## Exercise prompt
Consider each line of the material below and note whether it holds "asynchronous". State how many do, and nothing else.

## Record excerpts
• • •

[config.mk]
export PLATFORM = sky130hd
export DESIGN_NAME = sdr_ctrl
export DESIGN_NICKNAME = d
export VERILOG_FILES = /design/src/rtl/sdr_ctrl.sv
export SDC_FILE = /design/constraint.sdc
export NUM_CORES = 1
export LEC_CHECK = 0
export ABC_AREA = 1
export ABC_CLOCK_PERIOD_IN_PS = 2400
export BUFFER_PORTS_ARGS = -buffer_cell sky130_fd_sc_hd__buf_2
export CAP_MARGIN = 20
export CORE_ASPECT_RATIO = 1.5
export CORE_MARGIN = 2
export CORE_UTILIZATION = 58
export CTS_BUF_LIST = sky130_fd_sc_hd__clkbuf_2 sky130_fd_sc_hd__clkbuf_4 sky130_fd_sc_hd__clkbuf_8
export CTS_CLUSTER_SIZE = 25
export DETAILED_ROUTE_END_ITERATION = 10
export GPL_ROUTABILITY_DRIVEN = 0
export HOLD_SLACK_MARGIN = 0.06
export PLACE_DENSITY = 0.82
export SYNTH_ARGS = -nofsm -noshare
export SYNTH_HDL_FRONTEND = slang
export SYNTH_SLANG_ARGS = --single-unit
[constraint.sdc]
create_clock -name clk -period 2.4 [get_ports clk]
set_input_delay 0.48 -clock clk [delete_from_list [all_inputs] [get_ports clk]]
set_output_delay 0.48 -clock clk [all_outputs]
set_load 0.02 [all_outputs]
[src/rtl/sdr_ctrl.sv]
module sdr_ctrl #(
  parameter int ROW_W    = 11,
  parameter int COL_W    = 8,
  parameter int BANK_W   = 1,
  parameter int DQ_W     = 16,
  parameter int CAS_LAT  = 3,
  parameter int TF_W     = 4,
  parameter int RT_W     = 16,
  parameter int WAIT_W   = 8,
  parameter int DEF_TWR  = 4,
  parameter int DEF_TRCD = 5,
  parameter int DEF_TRP  = 5,
  parameter int DEF_TRAS = 8,
  parameter int DEF_TRC  = 11
) (
  input  logic                          clk,
  input  logic                          rst_n,
  input  logic                          reg_wr,
  input  logic [1:0]                    reg_sel,
  input  logic [31:0]                   reg_wdata,
  input  logic                          host_req,
  input  logic                          host_wr,
  input  logic [BANK_W+ROW_W+COL_W:0]   host_addr,
  input  logic [DQ_W-1:0]               host_wdata,
  input  logic [DQ_W/8-1:0]             host_be,
  output logic [DQ_W-1:0]               host_rdata,
  output logic                          host_done,
  output logic                          sd_cke,
  output logic                          sd_cs_n,
  output logic                          sd_ras_n,
  output logic                          sd_cas_n,
  output logic                          sd_we_n,
  output logic [BANK_W-1:0]             sd_ba,
  output logic [ROW_W-1:0]              sd_a,
  output logic [DQ_W-1:0]               sd_dq_out,
  output logic                          sd_dq_oe,
  input  logic [DQ_W-1:0]               sd_dq_in,
  output logic [DQ_W/8-1:0]             sd_dqm
);
  localparam int AW    = BANK_W + ROW_W + COL_W + 1;
  localparam int BEW   = DQ_W / 8;
  localparam int CFG_W = 5 * TF_W;
  localparam int AP    = 10;
  localparam logic [3:0] C_NOP = 4'b0111, C_ACT = 4'b0011, C_RD  = 4'b0101,
                         C_WR  = 4'b0100, C_PRE = 4'b0010, C_REF = 4'b0001,
                         C_LMR = 4'b0000;
  localparam logic [ROW_W-1:0] LMR_VAL = ROW_W'(CAS_LAT << 4);
  localparam logic [CFG_W-1:0] CFG_RST = {TF_W'(DEF_TRC), TF_W'(DEF_TRAS),
                                          TF_W'(DEF_TRP), TF_W'(DEF_TRCD),
                                          TF_W'(DEF_TWR)};

  typedef enum logic [2:0] {S_IDLE, S_CMD, S_REF, S_ACT, S_RCD, S_CL, S_PRE, S_FIN} st_t;

  st_t                st;
  logic [CFG_W-1:0]   cfg_q;
  logic [2:0]         mode_q;
  logic [RT_W-1:0]    rt_q, rt_cnt;
  logic               armed, ref_pend;
  logic [TF_W-1:0]    rc_c, rp_c, ras_c, wr_c;
  logic [WAIT_W-1:0]  dly;
  logic               a_wr;
  logic [BANK_W-1:0]  a_bank;
  logic [ROW_W-1:0]   a_row;
  logic [COL_W-1:0]   a_col;
  logic [DQ_W-1:0]    a_wdata;
  logic [BEW-1:0]     a_be;
  logic [3:0]         cmd_q;

  logic [TF_W-1:0] t_wr, t_rcd, t_rp, t_ras, t_rc;
  assign t_wr  = cfg_q[TF_W-1:0];
  assign t_rcd = cfg_q[2*TF_W-1:TF_W];
  assign t_rp  = cfg_q[3*TF_W-1:2*TF_W];
  assign t_ras = cfg_q[4*TF_W-1:3*TF_W];
  assign t_rc  = cfg_q[5*TF_W-1:4*TF_W];

  logic unused_bits;
  assign unused_bits = ^{host_addr[0], reg_wdata};

  assign {sd_cs_n, sd_ras_n, sd_cas_n, sd_we_n} = cmd_q;

  function automatic logic [TF_W-1:0] ld(input logic [TF_W-1:0] t);
    return (t == '0) ? '0 : t - 1'b1;
  endfunction

  logic go, ref_fire, arm_ev, rt_hit;
  assign go       = (rc_c == '0) && (rp_c == '0);
  assign ref_fire = (st == S_REF) && go;
  assign arm_ev   = reg_wr && (reg_sel == 2'd1) && (reg_wdata[2:0] == 3'd0) && !armed;
  assign rt_hit   = armed && (rt_q != '0) && (rt_cnt == RT_W'(1));

  always_ff @(posedge clk or negedge rst_n)
    if (!rst_n) begin
      cfg_q  <= CFG_RST;
      mode_q <= 3'd1;
      rt_q   <= '0;
    end else if (reg_wr) begin
      case (reg_sel)
        2'd0:    cfg_q  <= reg_wdata[CFG_W-1:0];
        2'd1:    mode_q <= reg_wdata[2:0];
        2'd2:    rt_q   <= reg_wdata[RT_W-1:0];
        default: ;
      endcase
    end

  always_ff @(posedge clk or negedge rst_n)
    if (!rst_n) begin
      armed    <= 1'b0;
      rt_cnt   <= '0;
      ref_pend <= 1'b0;
    end else begin
      if (arm_ev) armed <= 1'b1;
      if (reg_wr && reg_sel == 2'd2) rt_cnt <= reg_wdata[RT_W-1:0];
      else if (arm_ev)                rt_cnt <= rt_q;
      else if (armed && rt_q != '0)   rt_cnt <= (rt_cnt <= RT_W'(1)) ? rt_q : rt_cnt - 1'b1;
      ref_pend <= rt_hit | (ref_pend & ~ref_fire);
    end

  always_ff @(posedge clk or negedge rst_n)
    if (!rst_n) begin
      st         <= S_IDLE;
      cmd_q      <= C_NOP;
      sd_cke     <= 1'b0;
      sd_ba      <= '0;
      sd_a       <= '0;
      sd_dq_out  <= '0;
      sd_dq_oe   <= 1'b0;
      sd_dqm     <= '0;
      host_rdata <= '0;
      host_done  <= 1'b0;
      rc_c <= '0; rp_c <= '0; ras_c <= '0; wr_c <= '0;
      dly <= '0;
      a_wr <= 1'b0; a_bank <= '0; a_row <= '0; a_col <= '0;
      a_wdata <= '0; a_be <= '0;
    end else begin
      sd_cke    <= 1'b1;
      cmd_q     <= C_NOP;
      sd_dq_oe  <= 1'b0;
      sd_dqm    <= '0;
      host_done <= 1'b0;
      if (rc_c  != '0) rc_c  <= rc_c  - 1'b1;
      if (rp_c  != '0) rp_c  <= rp_c  - 1'b1;
      if (ras_c != '0) ras_c <= ras_c - 1'b1;
      if (wr_c  != '0) wr_c  <= wr_c  - 1'b1;
      case (st)
        S_IDLE:
          if (ref_pend) st <= S_REF;
          else if (host_req) begin
            a_wr    <= host_wr;
            a_col   <= host_addr[COL_W:1];
            a_row   <= host_addr[COL_W+ROW_W:COL_W+1];
            a_bank  <= host_addr[AW-1:COL_W+ROW_W+1];
            a_wdata <= host_wdata;
            a_be    <= host_be;
            st      <= (mode_q != 3'd0) ? S_CMD : S_ACT;
          end
        S_CMD:
          if (go && ras_c == '0) begin
            sd_ba <= '0;
            sd_a  <= '0;
            case (mode_q)
              3'd2: begin cmd_q <= C_PRE; sd_a[AP] <= 1'b1; rp_c <= ld(t_rp); end
              3'd3: begin cmd_q <= C_LMR; sd_a <= LMR_VAL; rc_c <= TF_W'(1); end
              3'd4: begin cmd_q <= C_REF; rc_c <= ld(t_rc); end
              3'd5: begin cmd_q <= C_LMR; sd_ba <= BANK_W'(1); rc_c <= TF_W'(1); end
              default: cmd_q <= C_NOP;
            endcase
            host_done <= 1'b1;
            st        <= S_FIN;
          end
        S_REF:
          if (go) begin
            cmd_q <= C_REF;
            rc_c  <= ld(t_rc);
            st    <= S_IDLE;
          end
        S_ACT:
          if (go) begin
            cmd_q <= C_ACT;
            sd_ba <= a_bank;
            sd_a  <= a_row;
            rc_c  <= ld(t_rc);
            ras_c <= ld(t_ras);
            dly   <= WAIT_W'(ld(t_rcd));
            st    <= S_RCD;
          end
        S_RCD:
          if (dly != '0) dly <= dly - 1'b1;
          else begin
            sd_ba <= a_bank;
            sd_a  <= ROW_W'(a_col);
            if (a_wr) begin
              cmd_q     <= C_WR;
              sd_dq_out <= a_wdata;
              sd_dq_oe  <= 1'b1;
              sd_dqm    <= ~a_be;
              wr_c      <= ld(t_wr);
              st        <= S_PRE;
            end else begin
              cmd_q <= C_RD;
              dly   <= WAIT_W'(CAS_LAT);
              st    <= S_CL;
            end
          end
        S_CL:
          if (dly != '0) dly <= dly - 1'b1;
          else begin
            host_rdata <= sd_dq_in;
            st         <= S_PRE;
          end
        S_PRE:
          if (ras_c == '0 && wr_c == '0) begin
            cmd_q     <= C_PRE;
            sd_ba     <= a_bank;
            sd_a      <= '0;
            rp_c      <= ld(t_rp);
            host_done <= 1'b1;
            st        <= S_FIN;
          end
        default: st <= S_IDLE;
      endcase
    end
endmodule

==> impl_summary.txt, run 1 <==
----------------------------------------------------
[Outcome]
  Outcome ... finished clean

[Placement]
  Buffers on Ports ... 132
  HPWL after DPL ... ~14000 microns

[STA]
  Number of setup violations in the final report ... 0
  Final period demand of the worst path ... around 2.1 ns
  Total count of hold-check failures in the final report ... 0
  Setup TNS after final layout ... 0 ns
  Actual slew at the worst max-slew pin ... 0.6625 ns
  Final setup skew ... 0.02109 ns
  Setup repair after global routing missed its margin ... no
  Max-slew violation count ... 0
  Tightest slew margin relative to the limit ... 55.68%
  Final period utilization ... 86.73%
  Highest Clock Rate ... roughly 480 MHz

[Pwr]
  Cell-internal power ... 6813 uW
  Pwr Density ... 1183 nW/um^2
  Comb power frac ... 42.7%
  Switching power ... between 4000 and 5000 uW
  Leakage power total ... 0.005200 uW
  Tot Pwr ... ~12000 uW
  Worst supply voltage drop on vdd ... 0.5212 mV
  Clk network pwr share ... between 15 and 20%
  Sw Ratio ... 42.24%
  Proportion of power drawn by flip-flops and latches ... 40.4%

[Worst setup path]
  Slowest stage cell, crit path ... sky130_fd_sc_hd__dfrtp_1
  Critical Path Start Type ... register
  Crit path capture type ... register
  Data arrival, critical path ... 2.47 ns
  Crit-path cells ... inv_1 -> ha_1 -> nand3_1 -> nor2_2 -> nand2_1 -> nand2_1 -> nand2_1 -> nor2_2 -> nand2_4 -> inv_2 -> nand2_1 -> nand2_1
  Register-to-register setup slack ... 0.32 ns
  Max incr delay on CP ... 0.38 ns
  Critical path start-end classification ... register to register
  Family with the most delay on the worst path ... simple AND/OR/NAND/NOR gates
  CP most frequent cell ... sky130_fd_sc_hd__nand2_1
  Worst-path maximum fanout ... 17
  Buffering stage count on the worst path with inverters included ... 2
  Data required time of the critical path ... 2.79 ns

[Clock tree]
  Latest clock arrival within the worst-skew pair ... 0.45 ns
  Clock transition at the register clock pins on the worst setup and hold paths after CTS ... 0.11 ns
  Clock root buffer master ... sky130_fd_sc_hd__clkbuf_8
  Number of buffers created by CTS ... 17
  Clock tree from TritonCTS ... done
  Clock Path Buffers ... 2
  Number of instances resized during post-cts repair ... 0
  H-tree lvl count ... 4
  Clock net sink count ... roughly 180

[Drt]
  Routed length on met1 ... 7507 microns
  Routed length on met3 ... ~930 microns
  DRC ... 0
  Post-route antenna net violation count ... 0
  Drt initial violations ... about 360
  Routed vias ... 7180
  Uppermost routed layer ... met4
  Number of detailed-routing iterations run before antenna repair ... 5
  Vias per cell ... roughly 5.2
  Detail-routed net length per standard cell ... 13.73 microns
  Detailed-route wire length ... 18790 microns
  Total length of routed met2 wires ... roughly 9900 microns

[Synth]
  Number of synthesized register bits ... between 150 and 200
  Multiplexer share of the synthesized area ... 5.898%
  Xor-xnor portion of the synthesized cell area ... 2.446%
  Combinational family with the most area after synthesis ... simple AND/OR/NAND/NOR gates
  Number of synthesized flops with an enable pin ... 0
  Commonest register cell after synthesis ... sky130_fd_sc_hd__dfrtp_1
  Synthesis Warnings ... 0
  Adder-cell share of the synthesized area ... 1.893%
  Post-synthesis area per instance ... 8.465 sq um
  Share of async-settable or async-resettable flops after synthesis ... 100.0%
  Post-synthesis sequential area ratio ... 51.16%
  Fraction of the mapped netlist area in compound gates ... ~8.8%
  Number of instances in the synthesized netlist ... roughly 1000
  Post-synth design cell area ... 8592 sq um
  Area fraction in and, or, nand and nor cells after synthesis ... 23.79%
  Number of library cell types mapped by synthesis ... 45
  Net count of the mapped netlist ... about 1100

[Cells and area]
  Inserted Diodes ... 0
  Final Net Count ... 1267
  Area Overhead vs Synth ... 16.02%
  Proportion of layout cells with a drive suffix above 1 ... between 20% and 30%
  Filler instances ... 1159

[Die]
  Area inside the core boundary ... ~15000 sq um
  Starting utilization of the core area ... 59.15%
  Placement row count ... 54
  I/O pins ... 147
  Die boundary width ... 103.4 microns
  Die extent in y ... 153.1 microns
  Die Area ... 15820 sq um

[GRT]
  Global-route wire length before repair ... 31400 microns
  Overflow after GRT ... 0
  Total global-route track usage ... about 25%
  Via count of the first global-routing pass ... ~6900
  Antenna violations before repair ... 0
  Largest net degree at the start of global routing ... 59

[Worst hold path]
  Hold Path Class ... primary input to register

[Job]
  Number of max-cap violations ... 0

----------------------------------------------------
[stage by stage]
stage / cell area (sq um) / util, % / hold WS (ns) / worst slack, ns / instances
6_report: 9968 / 68.62 / 0.2276 / 0.3185 / 1369
5_1_grt: 9968 / 68.62 / 0.2071 / 0.1054 / 1369
4_1_cts: 9968 / 68.62 / 0.2113 / 0.3193 / 1369
2_1_floorplan: 8592 / - / 0.1844 / 0.6185 / 1015
3_5_place_dp: 9558 / 65.80 / 0.4162 / 0.2278 / 1336
3_3_place_gp: 9558 / 65.80 / 0.4029 / 0.2823 / 1336
[registers in the layout, indices dropped and copies added (netlist names), 8 cells and up]
signal,count
cfg_q,20
a_wdata,16
host_rdata,16
rt_cnt,16
rt_q,16
sd_dq_out,16
a_row,11
sd_a,11
a_col,8
dly,8
[final timing paths]
path,from,depth (start not counted),endpoint
max in group asynchronous,rst_n,3,cfg_q[2]
worst max register to register,rp_c[0],12,sd_a[4]
worst max-delay path,rp_c[0],12,sd_a[4]
min in group asynchronous,rst_n,2,sd_dq_out[6]
worst min-delay path,sd_dq_in[13],2,host_rdata[13]
worst min register to register,a_be[1],1,sd_dqm[1]
[area by class of cell]
| class | count | area (sq um) | share of cell area (%) |
|---|---|---|---|
| clock inverter | 15 | 166.4 | 1.669 |
| multi-input combinational | 711 | 3687 | 36.99 |
| sequential | 175 | 4395 | 44.09 |
| clock buffer | 17 | 234.0 | 2.347 |
| timing repair buffer | 151 | 849.6 | 8.523 |
| inverter | 104 | 390.4 | 3.916 |
| tap | 196 | 245.2 | 2.460 |
[Yosys cell counts (2+ instances only)]
library cell,count,area [sq um]
sky130_fd_sc_hd__dfrtp_1,162,4054
sky130_fd_sc_hd__ha_1,13,162.7
sky130_fd_sc_hd__a31oi_1,5,31.28
sky130_fd_sc_hd__nor2_2,8,50.05
sky130_fd_sc_hd__nand3_1,38,190.2
sky130_fd_sc_hd__o21ai_1,5,25.02
sky130_fd_sc_hd__o21ai_2,2,17.52
sky130_fd_sc_hd__nand4_1,12,75.07
sky130_fd_sc_hd__mux2_2,35,394.1
sky130_fd_sc_hd__dfstp_2,13,341.6
sky130_fd_sc_hd__conb_1,2,7.510
sky130_fd_sc_hd__mux2_1,10,112.6
sky130_fd_sc_hd__o21a_1,2,15.01
sky130_fd_sc_hd__inv_2,9,33.78
sky130_fd_sc_hd__xnor2_1,11,96.34
sky130_fd_sc_hd__nand2_2,5,31.28
sky130_fd_sc_hd__inv_1,94,352.8
sky130_fd_sc_hd__xor2_1,13,113.9
sky130_fd_sc_hd__o21ai_0,60,300.3
sky130_fd_sc_hd__nor3_1,12,60.06
sky130_fd_sc_hd__a21oi_1,39,195.2
sky130_fd_sc_hd__buf_4,3,22.52
sky130_fd_sc_hd__nand3_2,3,30.03
sky130_fd_sc_hd__buf_2,7,35.03
sky130_fd_sc_hd__nor2_1,125,469.2
sky130_fd_sc_hd__o21bai_1,3,22.52
sky130_fd_sc_hd__o31ai_1,2,15.01
sky130_fd_sc_hd__nand2_1,279,1047
sky130_fd_sc_hd__o211ai_1,5,37.54
sky130_fd_sc_hd__o22ai_1,10,62.56
sky130_fd_sc_hd__clkbuf_1,14,52.55
[cell families after synthesis]
logic type	after synthesis
compound gates	137
mux	45
xor+xnor	24
flops	175
other cells	2
fa+ha+maj	13
buf+inv	129
simple gates	490
[metal layers]
metal | global-route usage, % | vias to the layer above
met5 | 0 | -
met4 | 8.271 | 0
met3 | 4.161 | 29
met2 | 43.16 | 220
met1 | 30.51 | 3381
li1 | - | 3550
[placed cells by master (no fill, tap or decap), types with 13 or more instances in the layout]
cell type	Yosys	routed
sky130_fd_sc_hd__nand3_1	38	38
sky130_fd_sc_hd__nor2_1	125	125
sky130_fd_sc_hd__ha_1	13	13
sky130_fd_sc_hd__o21ai_0	60	60
sky130_fd_sc_hd__inv_1	94	94
sky130_fd_sc_hd__mux2_2	35	35
sky130_fd_sc_hd__dfstp_2	13	13
sky130_fd_sc_hd__nand2_1	279	278
sky130_fd_sc_hd__buf_2	7	131
sky130_fd_sc_hd__xor2_1	13	13
sky130_fd_sc_hd__a21oi_1	39	39
sky130_fd_sc_hd__dfrtp_1	162	162
sky130_fd_sc_hd__buf_4	3	15
sky130_fd_sc_hd__clkbuf_8	0	17
[repair_timing]
| action | 4_1_cts | 5_1_grt |
|---|---|---|
| buffers inserted | 0 | 0 |
| hold endpoints to repair | 48 | 0 |
| hold buffers | 1 | 0 |
[power by group through the flow]
stage	sequential, uW	clock [uW]	combinational (uW)
2_1_floorplan	5080	0	3390
3_3_place_gp	4760	0	4840
3_5_place_dp	4810	0	4980
4_1_cts	4760	2050	5050
5_1_grt	4920	2180	5700
6_report	4770	2000	5040
Power figures use the tool's default switching activity.
==> inputs of run 2 (changes only) <==
- CORE_UTILIZATION: 58 -> 37
- PLACE_DENSITY: 0.82 -> unset
==> impl_summary.txt, run 2 (synthesis gave the netlist of run 1 again) <==
----------------------------------------------------
[Worst setup path]
  Count of cells along the worst register-to-register path ... 12
  Crit path capture type ... register
  Worst R2R End ... sd_a[0]
  Worst-path maximum fanout ... 17
  Register-to-register setup slack ... 0.32 ns
  Data arrival, critical path ... about 2.5 ns
  Data required time of the critical path ... 2.82 ns
  Critical Path Start Type ... register
  Critical path start-end classification ... register to register
  Reg2reg start ... rp_c[0]

[Cells and area]
  Final Net Count ... ~1300
  Non-Filler Cell Area, Final ... 10080 sq um
  Multi-input gate area in the final layout ... 3687 sq um
  Highest-count cells in the layout ignoring fill and taps ... 278 x sky130_fd_sc_hd__nand2_1, 162 x sky130_fd_sc_hd__dfrtp_1, 131 x sky130_fd_sc_hd__buf_2, 125 x sky130_fd_sc_hd__nor2_1, 94 x sky130_fd_sc_hd__inv_1
  Proportion of layout cells with a drive suffix above 1 ... 22.11%
  Filler instances ... 2274
  Inserted Diodes ... 0
  Register with the most flip-flops ... cfg_q
  Register area ... ~4400 sq um
  Max reg flops ... 20
  Area Overhead vs Synth ... 17.30%
  Most common cell after layout, fill and taps aside ... sky130_fd_sc_hd__nand2_1

[Die]
  I/O pins ... 147
  Die boundary width ... 128.4 microns
  Starting utilization of the core area ... 37.54%
  Die Area ... 24480 sq um
  Placement row count ... 68
  Die extent in y ... 190.6 microns
  Area inside the core boundary ... 22890 sq um

[Outcome]
  Outcome ... finished clean

[Pwr]
  Comb power frac ... approximately two fifths
  Pwr Density ... 1192 nW/um^2
  Clk network pwr share ... about a fifth
  Proportion of power drawn by flip-flops and latches ... roughly two fifths
  Cell-internal power ... 7217 uW
  Worst supply voltage drop on vdd ... 0.4474 mV
  Sw Ratio ... 39.91%
  Switching power ... 4794 uW
  Leakage power total ... 0.005207 uW

[Worst hold path]
  Hold Startpoint ... sd_dq_in[7]
  Hold Path Class ... primary input to register
  Worst Hold Path EP ... host_rdata[7]
  Worst Hold Path Cells ... 2

[GRT]
  Largest net degree at the start of global routing ... 60
  Antenna violations before repair ... 0
  Overflow after GRT ... 0
  Global-route wire length before repair ... 32060 microns
  Via count of the first global-routing pass ... 6743
  Total global-route track usage ... 16.58%

[Drt]
  Detail-routed net length per standard cell ... 13.61 microns
  Number of detailed-routing iterations run before antenna repair ... 4
  DRC ... 0
  Vias per cell ... 4.814
  Detailed-route wire length ... 19690 microns
  Post-route antenna net violation count ... 0
  Drt initial violations ... roughly 280
  Routed vias ... approximately 7000

[Clock tree]
  Clock tree from TritonCTS ... done
  Number of buffers created by CTS ... 17
  Clock net sink count ... 175
  Clock Path Buffers ... 2
  Clock root buffer master ... sky130_fd_sc_hd__clkbuf_8
  Clock transition at the register clock pins on the worst setup and hold paths after CTS ... 0.09 ns
  Latest clock arrival within the worst-skew pair ... 0.48 ns
  H-tree lvl count ... 4
  Number of setup buffers added after CTS ... 0

[Placement]
  Setup WS pre-CTS ... approximately 0.24 ns
  HPWL after DPL ... 14790 microns
  Post-Place Cell Area ... just under 10000 sq um
  Buffers on Ports ... 132

[Job]
  Number of max-cap violations ... 0

[STA]
  Setup TNS after final layout ... 0 ns
  Highest Clock Rate ... between 400 and 500 MHz
  Worst Setup Slack, final ... 0.3214 ns
  Max-slew violation count ... 0
  Total count of hold-check failures in the final report ... 0
  Final period demand of the worst path ... 2.079 ns
  Final setup skew ... 0.01331 ns
  Number of setup violations in the final report ... 0
  Setup repair after global routing missed its margin ... no
  Final period utilization ... 86.61%

----------------------------------------------------
-- run 2: cell count changes in the layout (fill, tap and decap cells not counted), sizes merged --
cell | previous run | this run
buf | 150 | 144
bufinv | 0 | 4
clkbuf | 17 | 20
clkinv | 7 | 6
clkinvlp | 1 | 0
inv | 111 | 106
-- run 2: how the worst max path moves through the flow --
stage,startpoint,end,slack [ns],cells past startpoint
2_1_floorplan,wr_c[0],sd_a[0],0.62,12
3_3_place_gp,reg_sel[1],rt_cnt[13],0.29,9
3_5_place_dp,reg_sel[1],rt_cnt[9],0.24,10
4_1_cts,rp_c[0],sd_a[0],0.30,12
5_1_grt,wr_c[0],sd_a[2],0.04,12
6_report,rp_c[0],sd_a[0],0.32,12
-- run 2: repair_timing --
action,4_1_cts,5_1_grt
gates resized for setup,0,0
endpoints found under the hold margin,39,0
hold buffers,1,0
endpoints found under the setup margin,0,0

• • •

## Output below
2